DIRECTIONS => The required output is the exact run of lines below that opens at the line with "set -euo pipefail" and closes at the line with "set root_master [[ord::get_db]".
_ _ _
Background: an optimization exercise with open tools, aiming at small area. Do not read the settings as production practice. In this exercise RTL edits were held to simulation tests only and were not proved equivalent to the original. No run shown here takes its clock network from TritonCTS; it comes from the design's own scripts or RTL. The clock input has no modelled driver; a real chip could not lean on it and would need a root buffer or a full tree. Power and IR drop assume default switching activity.

==> flow/design.v, too long to show whole: its modules and the start of the top module <==
// module sample_tick_gen: 26 lines
// module square_osc: 19 lines
// module walk_core: 1072 lines
// module walk_fa: 10 lines
// module walk_ha: 9 lines
// module walk_cfg_regs: 42 lines
// module dk_walk: 15 lines
// module walk_sound_top: 43 lines
module walk_sound_top (
    input  logic                                      clk,
    input  logic                                      rst_n,
    input  logic                                      reg_wr,
    input  logic [1:0]                                reg_addr,
    input  logic [15:0]                               reg_wdata,
    output logic [15:0]                               reg_rdata,
    output logic                                      sample_valid,
    output logic signed [walk_snd_pkg::sample_w-1:0] sample_out
);
  // ...
==> flow/flow/run.sh <==
#!/bin/bash
# The standard layout (the standard.sh, with its synthesis unchanged), with two
# changes: the port buffers are the smallest buffer cell, and the clock tree is a
# small balanced one built by flow/cts_tree.tcl (one root and 2^levels leaf buffers).
set -euo pipefail
export BUFFER_PORTS_ARGS="-buffer_cell sky130_fd_sc_hd__buf_1"
export PRE_CTS_TCL="$PWD/flow/cts_tree.tcl"
export MY_CTS_BUF=sky130_fd_sc_hd__clkbuf_8
export MY_CTS_ROOT=sky130_fd_sc_hd__clkbuf_8
export MY_CTS_LEVELS=3
bash standard.sh > standard.log 2>&1
==> flow/flow/cts_tree.tcl <==
# A small clock tree in place of TritonCTS: the clock port drives one root
# buffer, which drives one leaf buffer per group of registers; the groups are
# formed by splitting the registers by position (median cuts). Sourced by
# ORFS's cts.tcl as PRE_CTS_TCL; clock_tree_synthesis is then skipped.
set block [ord::get_db_block]
set buf_master [[ord::get_db] findMaster $::env(MY_CTS_BUF)]
set root_master [[ord::get_db] findMaster $::env(MY_CTS_ROOT)]
set clk_net [$block findNet clk]
set sinks {}
foreach it [$clk_net getITerms] {
  if { [$it isInputSignal] || [[$it getMTerm] getSigType] == "CLOCK" || [$it isInput] } {
    lappend sinks $it
  }
}
puts "my_cts: [llength $sinks] sinks"

proc it_xy { it } {
  set inst [$it getInst]
  set b [$inst getBBox]
  return [list [expr ([$b xMin] + [$b xMax]) / 2] [expr ([$b yMin] + [$b yMax]) / 2]]
}

# recursive median split into 2^levels groups
proc split_groups { items levels } {
  if { $levels == 0 || [llength $items] < 2 } { return [list $items] }
  set xs {}; set ys {}
  foreach it $items { lassign [it_xy $it] x y; lappend xs $x; lappend ys $y }
  set dx [expr [tcl::mathfunc::max {*}$xs] - [tcl::mathfunc::min {*}$xs]]
  set dy [expr [tcl::mathfunc::max {*}$ys] - [tcl::mathfunc::min {*}$ys]]
  set idx [expr { $dx >= $dy ? 0 : 1 }]
  set sorted [lsort -command [list cmp_xy $idx] $items]
  set h [expr [llength $sorted] / 2]
  return [concat [split_groups [lrange $sorted 0 [expr $h - 1]] [expr $levels - 1]] \
                 [split_groups [lrange $sorted $h end] [expr $levels - 1]]]
}
proc cmp_xy { idx a b } {
  set va [lindex [it_xy $a] $idx]; set vb [lindex [it_xy $b] $idx]
  if { $va < $vb } { return -1 } elseif { $va > $vb } { return 1 } else { return 0 }
}

set groups [split_groups $sinks $::env(MY_CTS_LEVELS)]
set root [odb::dbInst_create $block $root_master "myclk_root"]
set root_out [odb::dbNet_create $block "myclk_root_net"]
$root_out setSigType CLOCK
# root input on the clock port net, output to the leaves
foreach mt [$root_master getMTerms] {
  set it [$root findITerm [$mt getName]]
  if { [$mt getSigType] == "POWER" || [$mt getSigType] == "GROUND" } { continue }
  if { [$mt getIoType] == "INPUT" } { $it connect $clk_net } elseif { [$mt getIoType] == "OUTPUT" } { $it connect $root_out }
}
set n 0
set lx 0; set ly 0
foreach g $groups {
  set sx 0; set sy 0
  foreach it $g { lassign [it_xy $it] x y; set sx [expr $sx + $x]; set sy [expr $sy + $y] }
  set cx [expr $sx / [llength $g]]; set cy [expr $sy / [llength $g]]
  set leaf [odb::dbInst_create $block $buf_master "myclk_leaf_$n"]
  set net [odb::dbNet_create $block "myclk_leaf_net_$n"]
  $net setSigType CLOCK
  foreach mt [$buf_master getMTerms] {
    set it [$leaf findITerm [$mt getName]]
    if { [$mt getIoType] == "INPUT" && [$mt getSigType] != "POWER" && [$mt getSigType] != "GROUND" } { $it connect $root_out }
    if { [$mt getIoType] == "OUTPUT" } { $it connect $net }
  }
  foreach it $g { $it disconnect; $it connect $net }
  $leaf setLocation [expr int($cx)] [expr int($cy)]
  $leaf setPlacementStatus PLACED
  set lx [expr $lx + $cx]; set ly [expr $ly + $cy]
  puts "my_cts: leaf $n drives [llength $g] sinks at $cx $cy"
  incr n
}
$root setLocation [expr int($lx / $n)] [expr int($ly / $n)]
$root setPlacementStatus PLACED
$clk_net setSigType CLOCK

# clock_tree_synthesis would rebuild the tree: skip it
rename clock_tree_synthesis orig_clock_tree_synthesis
proc clock_tree_synthesis { args } {
  puts "my_cts: clock_tree_synthesis skipped"
  set_propagated_clock [all_clocks]
}
==> flow/standard.sh <==
#!/bin/bash
# synth_recipe.tcl (not shown) runs the flow's synth.tcl, then flattens the netlist and writes it again
# the make line also repeats each setting of config.mk as NAME=value (left out here)
make -C /OpenROAD-flow-scripts/flow DESIGN_CONFIG=/design/flow/config.mk WORK_HOME=/design/flow/orfs CLKGATE_MAP_FILE= SYNTH_SCRIPT=/design/flow/synth_recipe.tcl "${@:-finish}"
==> flow/config.mk <==
export PLATFORM = sky130hd
export DESIGN_NAME = walk_sound_top
export DESIGN_NICKNAME = walk_sound_top
export VERILOG_FILES = /design/flow/design.v
export SDC_FILE = /design/flow/constraint.sdc
export NUM_CORES = 4
export LEC_CHECK = 0
export CAP_MARGIN = 20
export CORE_MARGIN = 2
export CORE_UTILIZATION = 40
export SLEW_MARGIN = 20
export SYNTH_HIERARCHICAL = 1
export SYNTH_MINIMUM_KEEP_SIZE = 0
==> flow/constraint.sdc <==
create_clock -name core_clock -period 14.0 [get_ports {clk}]
set_input_delay 2.8000 -clock core_clock [delete_from_list [all_inputs] [get_ports {clk}]]
set_output_delay 2.8000 -clock core_clock [all_outputs]
set_load 0.01 [all_outputs]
_ _ _
FINAL ANSWER =>
set -euo pipefail
export BUFFER_PORTS_ARGS="-buffer_cell sky130_fd_sc_hd__buf_1"
export PRE_CTS_TCL="$PWD/flow/cts_tree.tcl"
export MY_CTS_BUF=sky130_fd_sc_hd__clkbuf_8
export MY_CTS_ROOT=sky130_fd_sc_hd__clkbuf_8
export MY_CTS_LEVELS=3
bash standard.sh > standard.log 2>&1
==> flow/flow/cts_tree.tcl <==
# A small clock tree in place of TritonCTS: the clock port drives one root
# buffer, which drives one leaf buffer per group of registers; the groups are
# formed by splitting the registers by position (median cuts). Sourced by
# ORFS's cts.tcl as PRE_CTS_TCL; clock_tree_synthesis is then skipped.
set block [ord::get_db_block]
set buf_master [[ord::get_db] findMaster $::env(MY_CTS_BUF)]
set root_master [[ord::get_db] findMaster $::env(MY_CTS_ROOT)]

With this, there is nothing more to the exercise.